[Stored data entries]
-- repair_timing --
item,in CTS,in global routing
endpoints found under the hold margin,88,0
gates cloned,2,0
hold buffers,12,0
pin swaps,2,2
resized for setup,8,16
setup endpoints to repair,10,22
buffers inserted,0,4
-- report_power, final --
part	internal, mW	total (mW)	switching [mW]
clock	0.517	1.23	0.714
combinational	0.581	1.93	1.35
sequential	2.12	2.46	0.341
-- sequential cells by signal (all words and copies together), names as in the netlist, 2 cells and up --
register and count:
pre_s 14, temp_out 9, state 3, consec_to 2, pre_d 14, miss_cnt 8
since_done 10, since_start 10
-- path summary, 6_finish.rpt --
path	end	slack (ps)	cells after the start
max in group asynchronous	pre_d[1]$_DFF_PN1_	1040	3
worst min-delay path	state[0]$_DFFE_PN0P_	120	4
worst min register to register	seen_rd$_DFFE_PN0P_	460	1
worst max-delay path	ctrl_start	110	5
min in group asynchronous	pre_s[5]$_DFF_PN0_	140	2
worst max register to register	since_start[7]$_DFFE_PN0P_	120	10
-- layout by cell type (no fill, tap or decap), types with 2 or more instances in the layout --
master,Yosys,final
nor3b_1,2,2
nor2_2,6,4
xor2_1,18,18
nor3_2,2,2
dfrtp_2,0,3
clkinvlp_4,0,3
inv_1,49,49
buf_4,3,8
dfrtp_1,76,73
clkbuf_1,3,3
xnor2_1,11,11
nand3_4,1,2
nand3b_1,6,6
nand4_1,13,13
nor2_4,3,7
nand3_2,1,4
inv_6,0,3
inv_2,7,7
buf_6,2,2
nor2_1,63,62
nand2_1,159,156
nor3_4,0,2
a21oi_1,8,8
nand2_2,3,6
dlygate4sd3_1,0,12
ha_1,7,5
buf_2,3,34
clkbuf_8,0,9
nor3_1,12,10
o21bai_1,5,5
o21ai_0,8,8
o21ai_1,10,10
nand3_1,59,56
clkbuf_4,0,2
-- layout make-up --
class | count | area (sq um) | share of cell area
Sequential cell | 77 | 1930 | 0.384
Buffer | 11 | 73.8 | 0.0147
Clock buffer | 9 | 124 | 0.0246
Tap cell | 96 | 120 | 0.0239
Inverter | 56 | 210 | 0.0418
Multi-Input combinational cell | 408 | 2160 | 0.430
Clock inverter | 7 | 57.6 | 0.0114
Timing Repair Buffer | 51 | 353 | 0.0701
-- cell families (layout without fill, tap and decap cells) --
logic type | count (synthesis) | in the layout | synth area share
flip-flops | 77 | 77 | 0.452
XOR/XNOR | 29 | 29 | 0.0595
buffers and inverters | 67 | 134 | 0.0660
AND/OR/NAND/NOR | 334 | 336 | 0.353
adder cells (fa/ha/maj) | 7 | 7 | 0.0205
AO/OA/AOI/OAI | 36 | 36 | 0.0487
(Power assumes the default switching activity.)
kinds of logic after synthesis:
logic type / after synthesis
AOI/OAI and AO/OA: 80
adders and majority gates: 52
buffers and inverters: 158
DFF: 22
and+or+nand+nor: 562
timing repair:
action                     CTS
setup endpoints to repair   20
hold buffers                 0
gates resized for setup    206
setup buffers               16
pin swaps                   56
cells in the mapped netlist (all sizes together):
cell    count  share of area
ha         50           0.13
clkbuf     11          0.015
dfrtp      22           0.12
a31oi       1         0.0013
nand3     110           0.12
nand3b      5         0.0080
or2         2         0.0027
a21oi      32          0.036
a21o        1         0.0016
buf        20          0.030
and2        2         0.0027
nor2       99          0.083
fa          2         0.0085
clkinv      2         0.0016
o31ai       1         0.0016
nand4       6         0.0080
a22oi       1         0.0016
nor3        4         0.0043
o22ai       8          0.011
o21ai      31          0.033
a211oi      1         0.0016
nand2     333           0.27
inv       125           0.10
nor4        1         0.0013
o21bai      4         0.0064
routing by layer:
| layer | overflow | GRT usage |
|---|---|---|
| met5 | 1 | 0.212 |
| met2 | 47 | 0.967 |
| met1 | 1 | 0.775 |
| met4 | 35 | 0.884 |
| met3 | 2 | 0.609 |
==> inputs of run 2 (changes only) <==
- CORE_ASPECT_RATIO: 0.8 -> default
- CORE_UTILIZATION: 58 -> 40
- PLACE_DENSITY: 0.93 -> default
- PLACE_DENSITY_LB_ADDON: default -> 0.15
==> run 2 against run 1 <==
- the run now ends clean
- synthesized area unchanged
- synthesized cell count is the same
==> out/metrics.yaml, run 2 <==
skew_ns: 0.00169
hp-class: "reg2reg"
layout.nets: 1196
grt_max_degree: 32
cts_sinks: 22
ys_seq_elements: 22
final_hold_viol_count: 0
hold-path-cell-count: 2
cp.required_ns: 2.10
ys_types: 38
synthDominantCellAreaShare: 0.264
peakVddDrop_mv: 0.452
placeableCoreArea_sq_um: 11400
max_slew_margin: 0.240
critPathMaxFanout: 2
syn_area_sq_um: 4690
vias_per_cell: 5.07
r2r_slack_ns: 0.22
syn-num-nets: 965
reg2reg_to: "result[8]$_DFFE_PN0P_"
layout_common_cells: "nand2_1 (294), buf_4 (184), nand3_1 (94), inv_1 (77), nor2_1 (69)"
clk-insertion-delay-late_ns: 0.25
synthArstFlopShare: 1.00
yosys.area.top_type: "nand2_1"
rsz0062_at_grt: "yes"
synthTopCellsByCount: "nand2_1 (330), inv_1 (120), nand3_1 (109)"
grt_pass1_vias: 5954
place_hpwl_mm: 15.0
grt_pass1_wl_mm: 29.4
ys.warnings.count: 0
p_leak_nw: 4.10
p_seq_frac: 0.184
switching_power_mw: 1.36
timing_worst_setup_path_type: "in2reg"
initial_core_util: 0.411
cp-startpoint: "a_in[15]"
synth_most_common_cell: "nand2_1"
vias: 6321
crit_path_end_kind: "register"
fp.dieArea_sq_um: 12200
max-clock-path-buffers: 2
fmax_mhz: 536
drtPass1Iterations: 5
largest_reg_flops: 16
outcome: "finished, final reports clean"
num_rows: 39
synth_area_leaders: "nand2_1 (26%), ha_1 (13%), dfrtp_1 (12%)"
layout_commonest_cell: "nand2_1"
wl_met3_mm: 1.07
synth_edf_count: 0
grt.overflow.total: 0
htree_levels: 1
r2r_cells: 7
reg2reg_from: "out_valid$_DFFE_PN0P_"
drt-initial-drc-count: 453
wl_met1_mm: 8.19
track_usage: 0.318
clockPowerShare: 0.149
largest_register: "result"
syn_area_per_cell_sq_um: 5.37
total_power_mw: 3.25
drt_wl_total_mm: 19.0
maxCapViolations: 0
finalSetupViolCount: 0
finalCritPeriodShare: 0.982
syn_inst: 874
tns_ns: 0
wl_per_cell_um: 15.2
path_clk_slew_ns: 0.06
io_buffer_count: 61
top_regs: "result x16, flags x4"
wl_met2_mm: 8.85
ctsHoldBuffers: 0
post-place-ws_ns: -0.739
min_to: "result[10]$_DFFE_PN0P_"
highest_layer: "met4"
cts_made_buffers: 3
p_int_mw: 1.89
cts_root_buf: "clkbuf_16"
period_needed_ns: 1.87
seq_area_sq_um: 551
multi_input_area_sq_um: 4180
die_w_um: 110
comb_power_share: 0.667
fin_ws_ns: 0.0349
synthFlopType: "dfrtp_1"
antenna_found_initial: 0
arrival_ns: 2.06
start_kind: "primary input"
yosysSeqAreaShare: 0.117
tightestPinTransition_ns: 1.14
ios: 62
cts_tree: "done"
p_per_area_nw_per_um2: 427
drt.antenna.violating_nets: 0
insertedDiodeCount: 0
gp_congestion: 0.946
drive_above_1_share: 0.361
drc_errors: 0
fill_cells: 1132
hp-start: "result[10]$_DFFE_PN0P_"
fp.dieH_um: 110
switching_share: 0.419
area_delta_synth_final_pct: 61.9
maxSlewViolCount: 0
--- src/rtl/echo_distance_calc.sv ---
// Ultrasonic echo timer: echo high time (us) -> distance (mm) -> 4-digit packed BCD, with one-cycle valid/timeout strobes.
// Optional ECHO_AVG4_EN: running average of the last four distances (adds one AVG cycle of latency).
module echo_distance_calc #(
    parameter int CLK_MHZ    = 50,
    parameter int TIMEOUT_US = 30000,
    parameter int K_MM       = 11239
) (
    input  logic        clk,
    input  logic        rstn,
    input  logic        echo,
    output logic [15:0] dist_bcd,
    output logic        dist_valid,
    output logic        timeout,
    output logic        busy
);
    localparam int PW = (CLK_MHZ > 1) ? $clog2(CLK_MHZ) : 1;

    localparam logic [2:0] S_IDLE     = 3'd0;
    localparam logic [2:0] S_MEASURE  = 3'd1;
    localparam logic [2:0] S_WAIT_LOW = 3'd2;
    localparam logic [2:0] S_CALC     = 3'd3;
    localparam logic [2:0] S_CONV     = 3'd4;
    localparam logic [2:0] S_DONE     = 3'd5;
`ifdef ECHO_AVG4_EN
    localparam logic [2:0] S_AVG      = 3'd6;
`endif

    logic [2:0]    r_state;
    logic          r_sync1;
    logic          r_echo_s;
    logic          r_echo_d;
    logic [PW-1:0] r_presc;
    logic [14:0]   r_us_cnt;
    logic [29:0]   r_dd;
    logic [3:0]    r_bit_cnt;
    logic [15:0]   r_dist_bcd;
    logic          r_dist_valid;
    logic          r_timeout;
`ifdef ECHO_AVG4_EN
    logic [13:0]   r_buf [4];
    logic [15:0]   w_sum;
    logic [13:0]   w_avg;
`endif

    logic          w_rise;
    logic          w_fall;
    logic [15:0]   w_mm_full;
    logic [13:0]   w_mm;
    logic [29:0]   w_adj;
    logic [29:0]   w_shift;

    assign w_rise = r_echo_s & ~r_echo_d;
    assign w_fall = ~r_echo_s & r_echo_d;

    // us_cnt is bounded by TIMEOUT_US, so the product always fits in 32 bits
    assign w_mm_full = 16'((32'(r_us_cnt) * 32'(K_MM)) >> 16);
    assign w_mm      = (w_mm_full > 16'd9999) ? 14'd9999 : w_mm_full[13:0];

`ifdef ECHO_AVG4_EN
    assign w_sum = 16'(r_buf[0]) + 16'(r_buf[1]) + 16'(r_buf[2]) + 16'(r_buf[3]);
    assign w_avg = 14'(w_sum >> 2);
`endif

    always_comb begin
        w_adj = r_dd;
        for (int n = 0; n < 4; n++) begin
            if (r_dd[14+4*n +: 4] >= 4'd5) begin
                w_adj[14+4*n +: 4] = r_dd[14+4*n +: 4] + 4'd3;
            end
        end
    end
    assign w_shift = w_adj << 1;

    always_ff @(posedge clk) begin
        if (!rstn) begin
            r_state      <= S_IDLE;
            r_sync1      <= 1'b0;
            r_echo_s     <= 1'b0;
            r_echo_d     <= 1'b0;
            r_presc      <= '0;
            r_us_cnt     <= '0;
            r_dd         <= '0;
            r_bit_cnt    <= '0;
            r_dist_bcd   <= '0;
            r_dist_valid <= 1'b0;
            r_timeout    <= 1'b0;
`ifdef ECHO_AVG4_EN
            for (int i = 0; i < 4; i++) r_buf[i] <= '0;
`endif
        end else begin
            r_sync1      <= echo;
            r_echo_s     <= r_sync1;
            r_echo_d     <= r_echo_s;
            r_dist_valid <= 1'b0;
            r_timeout    <= 1'b0;
            case (r_state)
                S_IDLE: begin
                    if (w_rise) begin
                        r_presc  <= '0;
                        r_us_cnt <= '0;
                        r_state  <= S_MEASURE;
                    end
                end
                S_MEASURE: begin
                    // counters freeze on fall so CALC sees the count from the fall cycle
                    if (w_fall) begin
                        r_state <= S_CALC;
                    end else if (r_us_cnt == 15'(TIMEOUT_US)) begin
                        r_timeout <= 1'b1;
                        r_state   <= S_WAIT_LOW;
                    end else if (r_presc == PW'(CLK_MHZ - 1)) begin
                        r_presc  <= '0;
                        r_us_cnt <= r_us_cnt + 15'd1;
                    end else begin
                        r_presc <= r_presc + 1'b1;
                    end
                end
                S_WAIT_LOW: begin
                    if (!r_echo_s) r_state <= S_IDLE;
                end
                S_CALC: begin
`ifdef ECHO_AVG4_EN
                    r_buf[0] <= w_mm;
                    r_buf[1] <= r_buf[0];
                    r_buf[2] <= r_buf[1];
                    r_buf[3] <= r_buf[2];
                    r_state  <= S_AVG;
`else
                    r_dd      <= {16'd0, w_mm};
                    r_bit_cnt <= '0;
                    r_state   <= S_CONV;
`endif
                end
`ifdef ECHO_AVG4_EN
                S_AVG: begin
                    r_dd      <= {16'd0, w_avg};
                    r_bit_cnt <= '0;
                    r_state   <= S_CONV;
                end
`endif
                S_CONV: begin
                    r_dd      <= w_shift;
                    r_bit_cnt <= r_bit_cnt + 4'd1;
                    if (r_bit_cnt == 4'd13) begin
                        r_dist_bcd   <= w_shift[29:14];
                        r_dist_valid <= 1'b1;
                        r_state      <= S_DONE;
                    end
                end
                S_DONE:  r_state <= S_IDLE;
                default: r_state <= S_IDLE;
            endcase
        end
    end

    assign dist_bcd   = r_dist_bcd;
    assign dist_valid = r_dist_valid;
    assign timeout    = r_timeout;
    assign busy       = (r_state != S_IDLE);

endmodule
--- config.mk ---
export PLATFORM = sky130hd
export DESIGN_NAME = sd_dev_data_tx_ctrl_flat
export DESIGN_NICKNAME = d
export VERILOG_FILES = /design/src/rtl/sd_dev_data_tx_ctrl_if.sv /design/src/rtl/sd_dev_data_tx_ctrl.sv /design/src/flat_wrapper.sv
export SDC_FILE = /design/constraint.sdc
export NUM_CORES = 1
export LEC_CHECK = 0
export CORE_MARGIN = 2
export CORE_UTILIZATION = 35
export CTS_CLUSTER_DIAMETER = 100
export DETAILED_ROUTE_END_ITERATION = 6
export GPL_TIMING_DRIVEN = 0
export SLEW_MARGIN = 20
export SYNTH_ARGS = -nofsm -noshare
export SYNTH_HDL_FRONTEND = slang
export SYNTH_SLANG_ARGS = --single-unit
--- constraint.sdc ---
create_clock -name clk -period 5.9 [get_ports clk]
set_input_delay 1.18 -clock clk [delete_from_list [all_inputs] [get_ports clk]]
set_output_delay 1.18 -clock clk [all_outputs]
set_load 0.02 [all_outputs]
--- src/rtl/sd_dev_data_tx_ctrl_if.sv ---
// Byte-stream handshake, control and SD data-bus signals of the device-side
// 4-bit data transmit sequencer. master = block-buffer/function side, slave = sequencer.
interface sd_dev_data_tx_ctrl_if;
    logic        i_locked;
    logic        i_start;
    logic [15:0] i_block_count;
    logic        i_abort;
    logic [7:0]  i_data;
    logic        i_data_valid;
    logic        o_data_ready;
    logic        o_sd_data_dir;
    logic [7:0]  o_sd_data_out;
    logic        o_busy;
    logic        o_block_sent;
    logic        o_done;
    logic        o_underflow;

    modport master (
        output i_locked, i_start, i_block_count, i_abort, i_data, i_data_valid,
        input  o_data_ready, o_sd_data_dir, o_sd_data_out, o_busy, o_block_sent,
               o_done, o_underflow
    );

    modport slave (
        input  i_locked, i_start, i_block_count, i_abort, i_data, i_data_valid,
        output o_data_ready, o_sd_data_dir, o_sd_data_out, o_busy, o_block_sent,
               o_done, o_underflow
    );
endinterface

--- src/rtl/sd_dev_data_tx_ctrl.sv ---
// Device-side SD 4-bit data transmit sequencer: frames a byte stream into blocks
// (start nibble, payload, per-line CRC16, end nibble) and drives the PHY direction.
module sd_dev_data_tx_ctrl #(
    parameter int BLOCK_SIZE  = 512,
    parameter int GAP_CYCLES  = 2,
    parameter int TURN_CYCLES = 1
) (
    input  logic                  clk,
    input  logic                  rst,
    sd_dev_data_tx_ctrl_if.slave  bus
);
    typedef enum logic [2:0] {
        S_IDLE, S_START, S_DATA, S_CRC, S_END, S_GAP, S_TURN
    } state_t;

    localparam logic [15:0] NBYTES    = 16'(BLOCK_SIZE);
    localparam logic [15:0] LAST_BYTE = 16'(BLOCK_SIZE - 1);
    localparam logic [15:0] LAST_GAP  = 16'(GAP_CYCLES - 1);
    localparam logic [15:0] LAST_TURN = 16'(TURN_CYCLES - 1);

    state_t           st;
    logic [15:0]      cnt;
    logic [15:0]      remaining;
    logic [3:0][15:0] crc;
    logic             aborted;
    logic             stop;
    logic [7:0]       tx_byte;
    logic [15:0]      next_idx;

    // Serial CRC16-CCITT (x^16+x^12+x^5+1), one bit MSB-first.
    function automatic logic [15:0] crc_step(input logic [15:0] c, input logic d);
        return {c[14:0], 1'b0} ^ ((c[15] ^ d) ? 16'h1021 : 16'h0000);
    endfunction

    // Each DAT line absorbs its high-nibble bit first, then its low-nibble bit.
    function automatic logic [3:0][15:0] crc_byte(input logic [3:0][15:0] c,
                                                  input logic [7:0] b);
        logic [3:0][15:0] r;
        r[0] = crc_step(crc_step(c[0], b[4]), b[0]);
        r[1] = crc_step(crc_step(c[1], b[5]), b[1]);
        r[2] = crc_step(crc_step(c[2], b[6]), b[2]);
        r[3] = crc_step(crc_step(c[3], b[7]), b[3]);
        return r;
    endfunction

    function automatic logic [7:0] crc_out(input logic [3:0][15:0] c, input logic [2:0] idx);
        logic [3:0][15:0] s;
        s[0] = c[0] << {idx, 1'b0};
        s[1] = c[1] << {idx, 1'b0};
        s[2] = c[2] << {idx, 1'b0};
        s[3] = c[3] << {idx, 1'b0};
        return {s[3][15], s[2][15], s[1][15], s[0][15], s[3][14], s[2][14], s[1][14], s[0][14]};
    endfunction

    assign stop     = bus.i_abort | ~bus.i_locked;
    assign tx_byte  = bus.i_data_valid ? bus.i_data : 8'h00;
    assign next_idx = (st == S_START) ? 16'd0 : cnt + 16'd1;

    // State names describe what is on the wire this cycle; o_data_ready leads the
    // wire by one cycle so the byte accepted now is transmitted in the next slot.
    always_ff @(posedge clk) begin
        if (rst) begin
            st                <= S_IDLE;
            cnt               <= '0;
            remaining         <= '0;
            crc               <= '0;
            aborted           <= 1'b0;
            bus.o_sd_data_dir <= 1'b0;
            bus.o_sd_data_out <= 8'hFF;
            bus.o_data_ready  <= 1'b0;
            bus.o_busy        <= 1'b0;
            bus.o_block_sent  <= 1'b0;
            bus.o_done        <= 1'b0;
            bus.o_underflow   <= 1'b0;
        end else begin
            bus.o_block_sent <= 1'b0;
            bus.o_done       <= 1'b0;
            bus.o_underflow  <= 1'b0;
            unique case (st)
                S_IDLE: begin
                    if (bus.i_start && bus.i_locked) begin
                        if (bus.i_block_count != '0) begin
                            st                <= S_START;
                            remaining         <= bus.i_block_count;
                            aborted           <= 1'b0;
                            crc               <= '0;
                            bus.o_busy        <= 1'b1;
                            bus.o_sd_data_dir <= 1'b1;
                            bus.o_sd_data_out <= 8'hF0;
                            bus.o_data_ready  <= 1'b1;
                        end else begin
                            bus.o_done <= 1'b1;
                        end
                    end
                end
                S_START, S_DATA: begin
                    if (stop) begin
                        st                <= S_END;
                        aborted           <= 1'b1;
                        bus.o_sd_data_out <= 8'hFF;
                        bus.o_data_ready  <= 1'b0;
                    end else if (st == S_DATA && cnt == LAST_BYTE) begin
                        st                <= S_CRC;
                        cnt               <= '0;
                        bus.o_sd_data_out <= crc_out(crc, 3'd0);
                        bus.o_data_ready  <= 1'b0;
                    end else begin
                        st                <= S_DATA;
                        cnt               <= next_idx;
                        crc               <= crc_byte(crc, tx_byte);
                        bus.o_sd_data_out <= tx_byte;
                        bus.o_underflow   <= ~bus.i_data_valid;
                        bus.o_data_ready  <= (next_idx + 16'd1) < NBYTES;
                    end
                end
                S_CRC: begin
                    if (stop) begin
                        st                <= S_END;
                        aborted           <= 1'b1;
                        bus.o_sd_data_out <= 8'hFF;
                    end else if (cnt[2:0] == 3'd7) begin
                        st                <= S_END;
                        remaining         <= remaining - 16'd1;
                        bus.o_block_sent  <= 1'b1;
                        bus.o_sd_data_out <= 8'hFF;
                    end else begin
                        cnt               <= cnt + 16'd1;
                        bus.o_sd_data_out <= crc_out(crc, cnt[2:0] + 3'd1);
                    end
                end
                S_END: begin
                    cnt <= '0;
                    st  <= (aborted || remaining == '0) ? S_TURN : S_GAP;
                end
                S_GAP: begin
                    if (stop) begin
                        st  <= S_TURN;
                        cnt <= '0;
                    end else if (cnt == LAST_GAP) begin
                        st                <= S_START;
                        crc               <= '0;
                        bus.o_sd_data_out <= 8'hF0;
                        bus.o_data_ready  <= 1'b1;
                    end else begin
                        cnt <= cnt + 16'd1;
                    end
                end
                S_TURN: begin
                    if (cnt == LAST_TURN) begin
                        st                <= S_IDLE;
                        bus.o_sd_data_dir <= 1'b0;
                        bus.o_busy        <= 1'b0;
                        bus.o_done        <= 1'b1;
                    end else begin
                        cnt <= cnt + 16'd1;
                    end
                end
                default: st <= S_IDLE;
            endcase
        end
    end
endmodule
--- src/flat_wrapper.sv ---
// flat-port wrapper written by rule: the top's interface ports become plain ports
module sd_dev_data_tx_ctrl_flat 
#(
    parameter int BLOCK_SIZE  = 512,
    parameter int GAP_CYCLES  = 2,
    parameter int TURN_CYCLES = 1
)
  (clk, rst, bus_i_locked, bus_i_start, bus_i_block_count, bus_i_abort, bus_i_data, bus_i_data_valid, bus_o_data_ready, bus_o_sd_data_dir, bus_o_sd_data_out, bus_o_busy, bus_o_block_sent, bus_o_done, bus_o_underflow);
  sd_dev_data_tx_ctrl_if bus_i ();
  input  logic clk;
  input  logic rst;
  input wire logic [$bits(bus_i.i_locked)-1:0] bus_i_locked;
  input wire logic [$bits(bus_i.i_start)-1:0] bus_i_start;
  input wire logic [$bits(bus_i.i_block_count)-1:0] bus_i_block_count;
  input wire logic [$bits(bus_i.i_abort)-1:0] bus_i_abort;
  input wire logic [$bits(bus_i.i_data)-1:0] bus_i_data;
  input wire logic [$bits(bus_i.i_data_valid)-1:0] bus_i_data_valid;
  output wire logic [$bits(bus_i.o_data_ready)-1:0] bus_o_data_ready;
  output wire logic [$bits(bus_i.o_sd_data_dir)-1:0] bus_o_sd_data_dir;
  output wire logic [$bits(bus_i.o_sd_data_out)-1:0] bus_o_sd_data_out;
  output wire logic [$bits(bus_i.o_busy)-1:0] bus_o_busy;
  output wire logic [$bits(bus_i.o_block_sent)-1:0] bus_o_block_sent;
  output wire logic [$bits(bus_i.o_done)-1:0] bus_o_done;
  output wire logic [$bits(bus_i.o_underflow)-1:0] bus_o_underflow;
  assign bus_i.i_locked = bus_i_locked;
  assign bus_i.i_start = bus_i_start;
  assign bus_i.i_block_count = bus_i_block_count;
  assign bus_i.i_abort = bus_i_abort;
  assign bus_i.i_data = bus_i_data;
  assign bus_i.i_data_valid = bus_i_data_valid;
  assign bus_o_data_ready = bus_i.o_data_ready;
  assign bus_o_sd_data_dir = bus_i.o_sd_data_dir;
  assign bus_o_sd_data_out = bus_i.o_sd_data_out;
  assign bus_o_busy = bus_i.o_busy;
  assign bus_o_block_sent = bus_i.o_block_sent;
  assign bus_o_done = bus_i.o_done;
  assign bus_o_underflow = bus_i.o_underflow;
  sd_dev_data_tx_ctrl #(.BLOCK_SIZE(BLOCK_SIZE), .GAP_CYCLES(GAP_CYCLES), .TURN_CYCLES(TURN_CYCLES)) u_core (.clk(clk), .rst(rst), .bus(bus_i));
endmodule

_Task brief:_
Among the entries above, the lines between the ones containing "synth_edf_count: 0" and "wl_per_cell_um: 15.2", inclusive, are to be transcribed exactly. No other line is to be given.

_Task response:_
synth_edf_count: 0
grt.overflow.total: 0
htree_levels: 1
r2r_cells: 7
reg2reg_from: "out_valid$_DFFE_PN0P_"
drt-initial-drc-count: 453
wl_met1_mm: 8.19
track_usage: 0.318
clockPowerShare: 0.149
largest_register: "result"
syn_area_per_cell_sq_um: 5.37
total_power_mw: 3.25
drt_wl_total_mm: 19.0
maxCapViolations: 0
finalSetupViolCount: 0
finalCritPeriodShare: 0.982
syn_inst: 874
tns_ns: 0
wl_per_cell_um: 15.2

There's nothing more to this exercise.